- Data for review -

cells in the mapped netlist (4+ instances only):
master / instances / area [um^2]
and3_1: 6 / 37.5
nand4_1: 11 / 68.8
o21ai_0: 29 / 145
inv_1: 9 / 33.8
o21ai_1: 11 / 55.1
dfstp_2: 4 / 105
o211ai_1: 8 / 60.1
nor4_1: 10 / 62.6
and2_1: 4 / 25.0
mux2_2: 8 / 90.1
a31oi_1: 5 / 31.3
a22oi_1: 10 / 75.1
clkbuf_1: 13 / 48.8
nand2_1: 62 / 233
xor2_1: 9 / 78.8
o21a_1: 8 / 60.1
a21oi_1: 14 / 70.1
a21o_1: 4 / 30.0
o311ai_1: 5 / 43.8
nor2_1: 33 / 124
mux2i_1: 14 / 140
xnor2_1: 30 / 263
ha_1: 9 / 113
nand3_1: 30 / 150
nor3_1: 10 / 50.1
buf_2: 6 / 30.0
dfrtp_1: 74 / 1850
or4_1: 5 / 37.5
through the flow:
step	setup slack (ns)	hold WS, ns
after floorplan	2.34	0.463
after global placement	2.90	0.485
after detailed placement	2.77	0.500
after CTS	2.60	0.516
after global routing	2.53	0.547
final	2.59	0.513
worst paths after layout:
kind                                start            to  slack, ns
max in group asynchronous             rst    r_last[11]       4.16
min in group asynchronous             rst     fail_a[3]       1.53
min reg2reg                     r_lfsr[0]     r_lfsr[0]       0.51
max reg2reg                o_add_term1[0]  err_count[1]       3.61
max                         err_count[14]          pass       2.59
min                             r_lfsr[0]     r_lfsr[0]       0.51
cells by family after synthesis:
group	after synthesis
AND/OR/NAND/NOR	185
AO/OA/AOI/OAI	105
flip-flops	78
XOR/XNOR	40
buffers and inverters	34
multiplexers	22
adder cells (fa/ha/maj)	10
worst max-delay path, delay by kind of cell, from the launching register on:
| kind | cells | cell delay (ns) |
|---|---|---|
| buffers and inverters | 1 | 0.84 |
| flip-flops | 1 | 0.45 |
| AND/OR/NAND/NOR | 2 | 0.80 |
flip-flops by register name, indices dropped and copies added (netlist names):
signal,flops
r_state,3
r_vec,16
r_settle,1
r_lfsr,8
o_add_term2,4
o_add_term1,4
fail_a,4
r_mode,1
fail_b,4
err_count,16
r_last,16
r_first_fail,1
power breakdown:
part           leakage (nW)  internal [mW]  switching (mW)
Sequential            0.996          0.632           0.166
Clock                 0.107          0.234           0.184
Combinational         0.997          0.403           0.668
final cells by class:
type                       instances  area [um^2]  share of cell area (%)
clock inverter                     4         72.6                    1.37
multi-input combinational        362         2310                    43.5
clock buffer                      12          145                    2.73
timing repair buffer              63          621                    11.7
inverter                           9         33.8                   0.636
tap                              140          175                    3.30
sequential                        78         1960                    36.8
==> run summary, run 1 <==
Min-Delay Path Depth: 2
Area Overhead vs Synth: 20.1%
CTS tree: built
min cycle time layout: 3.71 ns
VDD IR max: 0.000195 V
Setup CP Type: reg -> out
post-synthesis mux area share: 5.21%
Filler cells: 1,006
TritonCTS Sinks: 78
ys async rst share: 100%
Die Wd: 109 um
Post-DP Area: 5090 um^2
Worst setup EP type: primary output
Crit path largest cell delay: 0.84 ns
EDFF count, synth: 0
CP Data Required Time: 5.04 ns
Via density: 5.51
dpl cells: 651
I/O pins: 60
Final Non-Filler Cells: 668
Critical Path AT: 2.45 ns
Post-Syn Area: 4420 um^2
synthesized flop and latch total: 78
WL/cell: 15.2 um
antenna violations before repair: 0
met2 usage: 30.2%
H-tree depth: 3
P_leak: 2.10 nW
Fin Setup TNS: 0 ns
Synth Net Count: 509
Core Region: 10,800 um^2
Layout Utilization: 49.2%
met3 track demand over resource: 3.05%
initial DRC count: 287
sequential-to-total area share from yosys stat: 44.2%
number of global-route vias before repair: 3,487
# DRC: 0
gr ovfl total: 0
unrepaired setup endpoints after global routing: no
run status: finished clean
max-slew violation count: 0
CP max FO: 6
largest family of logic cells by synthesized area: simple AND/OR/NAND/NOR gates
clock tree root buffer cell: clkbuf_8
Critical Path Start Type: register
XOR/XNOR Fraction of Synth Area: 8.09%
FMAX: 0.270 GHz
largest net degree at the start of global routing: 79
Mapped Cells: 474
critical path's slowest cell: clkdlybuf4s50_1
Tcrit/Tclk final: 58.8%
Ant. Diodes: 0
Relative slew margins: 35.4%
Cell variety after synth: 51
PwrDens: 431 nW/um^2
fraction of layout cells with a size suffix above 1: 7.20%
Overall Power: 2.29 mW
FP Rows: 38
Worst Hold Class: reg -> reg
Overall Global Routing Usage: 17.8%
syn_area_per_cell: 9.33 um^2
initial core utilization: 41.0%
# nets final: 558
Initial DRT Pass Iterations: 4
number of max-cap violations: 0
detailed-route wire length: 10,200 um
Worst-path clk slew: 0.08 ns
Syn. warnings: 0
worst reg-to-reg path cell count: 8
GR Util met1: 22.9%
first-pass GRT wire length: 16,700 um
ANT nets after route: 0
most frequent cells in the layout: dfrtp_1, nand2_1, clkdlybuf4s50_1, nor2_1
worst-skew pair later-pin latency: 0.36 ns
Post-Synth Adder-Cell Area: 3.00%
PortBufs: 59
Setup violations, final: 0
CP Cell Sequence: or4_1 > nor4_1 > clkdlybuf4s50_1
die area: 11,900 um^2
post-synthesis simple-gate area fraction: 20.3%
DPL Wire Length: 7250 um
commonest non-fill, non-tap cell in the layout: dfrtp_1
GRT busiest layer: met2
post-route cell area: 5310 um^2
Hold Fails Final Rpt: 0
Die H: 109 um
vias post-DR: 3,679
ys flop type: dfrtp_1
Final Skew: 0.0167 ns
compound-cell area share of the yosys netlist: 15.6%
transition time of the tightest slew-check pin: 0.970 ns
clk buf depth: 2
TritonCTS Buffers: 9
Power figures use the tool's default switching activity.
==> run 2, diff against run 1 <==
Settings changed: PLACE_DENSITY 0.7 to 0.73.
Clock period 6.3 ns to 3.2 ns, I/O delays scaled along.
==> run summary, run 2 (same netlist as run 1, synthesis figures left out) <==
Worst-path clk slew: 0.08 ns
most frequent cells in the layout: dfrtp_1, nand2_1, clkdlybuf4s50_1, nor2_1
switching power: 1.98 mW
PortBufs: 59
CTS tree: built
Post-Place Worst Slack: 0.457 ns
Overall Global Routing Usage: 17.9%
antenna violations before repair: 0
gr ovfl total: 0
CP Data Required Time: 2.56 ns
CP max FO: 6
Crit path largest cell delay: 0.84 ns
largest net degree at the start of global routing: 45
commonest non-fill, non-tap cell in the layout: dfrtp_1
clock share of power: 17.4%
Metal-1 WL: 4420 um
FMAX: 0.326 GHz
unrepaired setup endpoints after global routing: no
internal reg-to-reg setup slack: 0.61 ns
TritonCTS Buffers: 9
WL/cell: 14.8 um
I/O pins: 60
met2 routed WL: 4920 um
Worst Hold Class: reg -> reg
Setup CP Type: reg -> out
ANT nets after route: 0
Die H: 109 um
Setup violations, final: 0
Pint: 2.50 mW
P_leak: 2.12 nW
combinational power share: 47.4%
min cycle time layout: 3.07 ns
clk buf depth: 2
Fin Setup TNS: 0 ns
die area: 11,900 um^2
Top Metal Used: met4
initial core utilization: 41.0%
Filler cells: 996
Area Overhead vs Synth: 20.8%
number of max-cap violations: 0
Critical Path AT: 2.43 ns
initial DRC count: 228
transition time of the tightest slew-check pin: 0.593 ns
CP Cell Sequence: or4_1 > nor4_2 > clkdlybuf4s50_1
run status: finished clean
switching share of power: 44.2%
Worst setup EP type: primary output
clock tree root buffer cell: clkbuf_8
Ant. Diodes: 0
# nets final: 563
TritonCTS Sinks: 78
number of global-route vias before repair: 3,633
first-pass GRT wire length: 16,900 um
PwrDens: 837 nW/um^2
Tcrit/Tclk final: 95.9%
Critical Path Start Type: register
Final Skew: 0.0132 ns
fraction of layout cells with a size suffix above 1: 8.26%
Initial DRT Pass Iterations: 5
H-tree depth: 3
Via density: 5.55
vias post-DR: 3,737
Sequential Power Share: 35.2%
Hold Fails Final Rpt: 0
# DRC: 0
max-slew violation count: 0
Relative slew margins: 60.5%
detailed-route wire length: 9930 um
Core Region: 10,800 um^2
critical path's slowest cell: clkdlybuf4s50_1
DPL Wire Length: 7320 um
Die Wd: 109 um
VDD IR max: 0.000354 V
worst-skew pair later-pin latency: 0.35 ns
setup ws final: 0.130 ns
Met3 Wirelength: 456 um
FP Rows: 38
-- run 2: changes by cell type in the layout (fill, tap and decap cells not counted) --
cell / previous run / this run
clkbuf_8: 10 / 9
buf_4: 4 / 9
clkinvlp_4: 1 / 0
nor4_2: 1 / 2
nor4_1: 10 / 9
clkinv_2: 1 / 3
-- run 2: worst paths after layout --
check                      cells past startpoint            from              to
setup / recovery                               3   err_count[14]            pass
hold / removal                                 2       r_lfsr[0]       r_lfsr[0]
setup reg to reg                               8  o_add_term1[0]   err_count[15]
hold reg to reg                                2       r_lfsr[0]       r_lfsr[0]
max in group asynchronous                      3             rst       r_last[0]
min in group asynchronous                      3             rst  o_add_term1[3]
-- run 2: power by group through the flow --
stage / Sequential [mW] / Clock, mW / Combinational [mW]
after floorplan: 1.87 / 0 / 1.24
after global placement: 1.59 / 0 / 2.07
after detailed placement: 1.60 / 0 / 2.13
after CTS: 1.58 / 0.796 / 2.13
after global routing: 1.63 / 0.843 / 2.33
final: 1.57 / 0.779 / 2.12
<file path="config.mk">
export PLATFORM = sky130hd
export DESIGN_NAME = image_unblender_flat
export DESIGN_NICKNAME = d
export VERILOG_FILES = /design/src/rtl/image_unblender_if.sv /design/src/rtl/image_unblender.sv /design/src/flat_wrapper.sv
export SDC_FILE = /design/constraint.sdc
export NUM_CORES = 1
export LEC_CHECK = 0
export ABC_AREA = 1
export CORE_MARGIN = 1.5
export CORE_UTILIZATION = 35
export DETAILED_ROUTE_END_ITERATION = 16
export PLACE_DENSITY = 0.62
export SLEW_MARGIN = 20
export SYNTH_ARGS = -nofsm -noshare
export SYNTH_HDL_FRONTEND = slang
export SYNTH_SLANG_ARGS = --single-unit
</file>
<file path="constraint.sdc">
create_clock -name clk -period 6.38 [get_ports clk]
set_clock_uncertainty 0.2 [all_clocks]
set_input_delay 1.276 -clock clk [delete_from_list [all_inputs] [get_ports clk]]
set_output_delay 1.276 -clock clk [all_outputs]
set_load 0.1 [all_outputs]
</file>
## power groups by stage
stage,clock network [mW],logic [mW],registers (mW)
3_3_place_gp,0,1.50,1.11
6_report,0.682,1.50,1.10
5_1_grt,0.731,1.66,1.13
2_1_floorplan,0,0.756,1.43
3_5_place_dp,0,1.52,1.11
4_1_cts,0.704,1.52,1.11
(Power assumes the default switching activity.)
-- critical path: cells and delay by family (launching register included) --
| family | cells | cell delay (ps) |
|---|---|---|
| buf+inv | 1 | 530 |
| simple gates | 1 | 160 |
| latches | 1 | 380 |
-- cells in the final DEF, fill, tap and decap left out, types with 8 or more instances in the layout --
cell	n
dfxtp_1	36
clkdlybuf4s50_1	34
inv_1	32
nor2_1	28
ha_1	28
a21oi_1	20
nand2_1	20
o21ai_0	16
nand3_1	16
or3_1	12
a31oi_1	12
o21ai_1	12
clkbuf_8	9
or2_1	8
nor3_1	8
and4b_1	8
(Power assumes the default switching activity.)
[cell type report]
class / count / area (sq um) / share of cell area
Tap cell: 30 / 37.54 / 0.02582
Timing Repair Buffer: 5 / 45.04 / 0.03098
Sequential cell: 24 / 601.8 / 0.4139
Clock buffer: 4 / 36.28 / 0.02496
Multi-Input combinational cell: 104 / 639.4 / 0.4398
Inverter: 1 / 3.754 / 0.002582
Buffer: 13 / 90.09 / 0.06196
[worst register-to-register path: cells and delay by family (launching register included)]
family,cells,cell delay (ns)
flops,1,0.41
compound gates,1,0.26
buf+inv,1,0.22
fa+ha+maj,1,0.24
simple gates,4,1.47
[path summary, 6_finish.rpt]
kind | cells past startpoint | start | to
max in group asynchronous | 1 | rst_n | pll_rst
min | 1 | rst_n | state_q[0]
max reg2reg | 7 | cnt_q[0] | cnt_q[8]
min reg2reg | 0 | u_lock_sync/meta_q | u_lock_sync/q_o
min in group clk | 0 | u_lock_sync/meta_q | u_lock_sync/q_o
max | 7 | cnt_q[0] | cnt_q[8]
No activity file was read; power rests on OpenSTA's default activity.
`src/rtl/sy_ppl_pc_gen.sv`:
```
// Frontend F0/F1: fetch-address generation with zero-bubble BTB redirect.
// Backend redirects take priority over BTB hits, and BTB hits take priority over the sequential PC.
module sy_ppl_pc_gen #(
    parameter int unsigned AWTH        = 64,
    parameter logic [63:0] RESET_VEC   = 64'h0000_0000_8000_0000,
    parameter int unsigned FETCH_BYTES = 4
) (
    input  logic            clk_i,
    input  logic            rst_i,
    input  logic            fetch_en_i,
    input  logic            redirect_vld_i,
    input  logic [AWTH-1:0] redirect_pc_i,
    output logic            fetch_req_vld_o,
    input  logic            fetch_req_rdy_i,
    output logic [AWTH-1:0] fetch_addr_o,
    output logic [AWTH-1:0] btb_vaddr_o,
    input  logic            btb_pred_vld_i,
    input  logic [AWTH-1:0] btb_pred_target_i,
    output logic            pred_vld_o,
    output logic [AWTH-1:0] pred_pc_o,
    output logic            pred_taken_o,
    output logic [AWTH-1:0] pred_target_o
);

    localparam logic [AWTH-1:0] L_RST_VEC  = RESET_VEC[AWTH-1:0];
    localparam logic [AWTH-1:0] L_FB       = AWTH'(FETCH_BYTES);
    localparam logic [AWTH-1:0] L_BLK_MASK = ~(L_FB - AWTH'(1));

    logic [AWTH-1:0] r_pc;
    logic            r_f1_vld;
    logic [AWTH-1:0] r_f1_pc;

    logic            w_f1_hit;
    logic            w_taken;
    logic            w_accept;
    logic [AWTH-1:0] w_eff_raw;
    logic [AWTH-1:0] w_eff;
    logic [AWTH-1:0] w_next_seq;

    // Every output is gated by rst_i, so reset is visible in the same cycle it is asserted.
    assign w_f1_hit  = rst_i & r_f1_vld & btb_pred_vld_i;
    assign w_taken   = w_f1_hit & ~redirect_vld_i;

    assign w_eff_raw = !rst_i         ? L_RST_VEC         :
                       redirect_vld_i ? redirect_pc_i     :
                       w_f1_hit       ? btb_pred_target_i :
                                        r_pc;
    assign w_eff      = w_eff_raw & ~AWTH'(1);
    assign w_next_seq = (w_eff & L_BLK_MASK) + L_FB;

    assign fetch_req_vld_o = rst_i & fetch_en_i;
    assign w_accept        = fetch_req_vld_o & fetch_req_rdy_i;

    assign fetch_addr_o  = w_eff;
    assign btb_vaddr_o   = w_eff;
    assign pred_vld_o    = rst_i & r_f1_vld & ~redirect_vld_i;
    assign pred_pc_o     = rst_i ? r_f1_pc : L_RST_VEC;
    assign pred_taken_o  = w_taken;
    assign pred_target_o = w_taken ? btb_pred_target_i : '0;

    // NOTE: sequential state uses non-blocking assignments so every register samples pre-edge values.
    always_ff @(posedge clk_i) begin
        if (!rst_i) begin
            r_pc     <= L_RST_VEC;
            r_f1_vld <= 1'b0;
            r_f1_pc  <= L_RST_VEC;
        end else if (w_accept) begin
            r_pc     <= w_next_seq;
            r_f1_vld <= 1'b1;
            r_f1_pc  <= w_eff;
        end else begin
            // Holding eff keeps a consumed hit or redirect alive across stalls.
            r_pc     <= w_eff;
            r_f1_vld <= 1'b0;
        end
    end

endmodule

```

- Your goal -
Go back to the listing above. Copy word for word the lines from the one with "after global routing: 1.63 / 0.843 / 2.33" through the one with "buf+inv,1,0.22", and nothing more.

- Answer below -
after global routing: 1.63 / 0.843 / 2.33
final: 1.57 / 0.779 / 2.12
<file path="config.mk">
export PLATFORM = sky130hd
export DESIGN_NAME = image_unblender_flat
export DESIGN_NICKNAME = d
export VERILOG_FILES = /design/src/rtl/image_unblender_if.sv /design/src/rtl/image_unblender.sv /design/src/flat_wrapper.sv
export SDC_FILE = /design/constraint.sdc
export NUM_CORES = 1
export LEC_CHECK = 0
export ABC_AREA = 1
export CORE_MARGIN = 1.5
export CORE_UTILIZATION = 35
export DETAILED_ROUTE_END_ITERATION = 16
export PLACE_DENSITY = 0.62
export SLEW_MARGIN = 20
export SYNTH_ARGS = -nofsm -noshare
export SYNTH_HDL_FRONTEND = slang
export SYNTH_SLANG_ARGS = --single-unit
</file>
<file path="constraint.sdc">
create_clock -name clk -period 6.38 [get_ports clk]
set_clock_uncertainty 0.2 [all_clocks]
set_input_delay 1.276 -clock clk [delete_from_list [all_inputs] [get_ports clk]]
set_output_delay 1.276 -clock clk [all_outputs]
set_load 0.1 [all_outputs]
</file>
## power groups by stage
stage,clock network [mW],logic [mW],registers (mW)
3_3_place_gp,0,1.50,1.11
6_report,0.682,1.50,1.10
5_1_grt,0.731,1.66,1.13
2_1_floorplan,0,0.756,1.43
3_5_place_dp,0,1.52,1.11
4_1_cts,0.704,1.52,1.11
(Power assumes the default switching activity.)
-- critical path: cells and delay by family (launching register included) --
| family | cells | cell delay (ps) |
|---|---|---|
| buf+inv | 1 | 530 |
| simple gates | 1 | 160 |
| latches | 1 | 380 |
-- cells in the final DEF, fill, tap and decap left out, types with 8 or more instances in the layout --
cell	n
dfxtp_1	36
clkdlybuf4s50_1	34
inv_1	32
nor2_1	28
ha_1	28
a21oi_1	20
nand2_1	20
o21ai_0	16
nand3_1	16
or3_1	12
a31oi_1	12
o21ai_1	12
clkbuf_8	9
or2_1	8
nor3_1	8
and4b_1	8
(Power assumes the default switching activity.)
[cell type report]
class / count / area (sq um) / share of cell area
Tap cell: 30 / 37.54 / 0.02582
Timing Repair Buffer: 5 / 45.04 / 0.03098
Sequential cell: 24 / 601.8 / 0.4139
Clock buffer: 4 / 36.28 / 0.02496
Multi-Input combinational cell: 104 / 639.4 / 0.4398
Inverter: 1 / 3.754 / 0.002582
Buffer: 13 / 90.09 / 0.06196
[worst register-to-register path: cells and delay by family (launching register included)]
family,cells,cell delay (ns)
flops,1,0.41
compound gates,1,0.26
buf+inv,1,0.22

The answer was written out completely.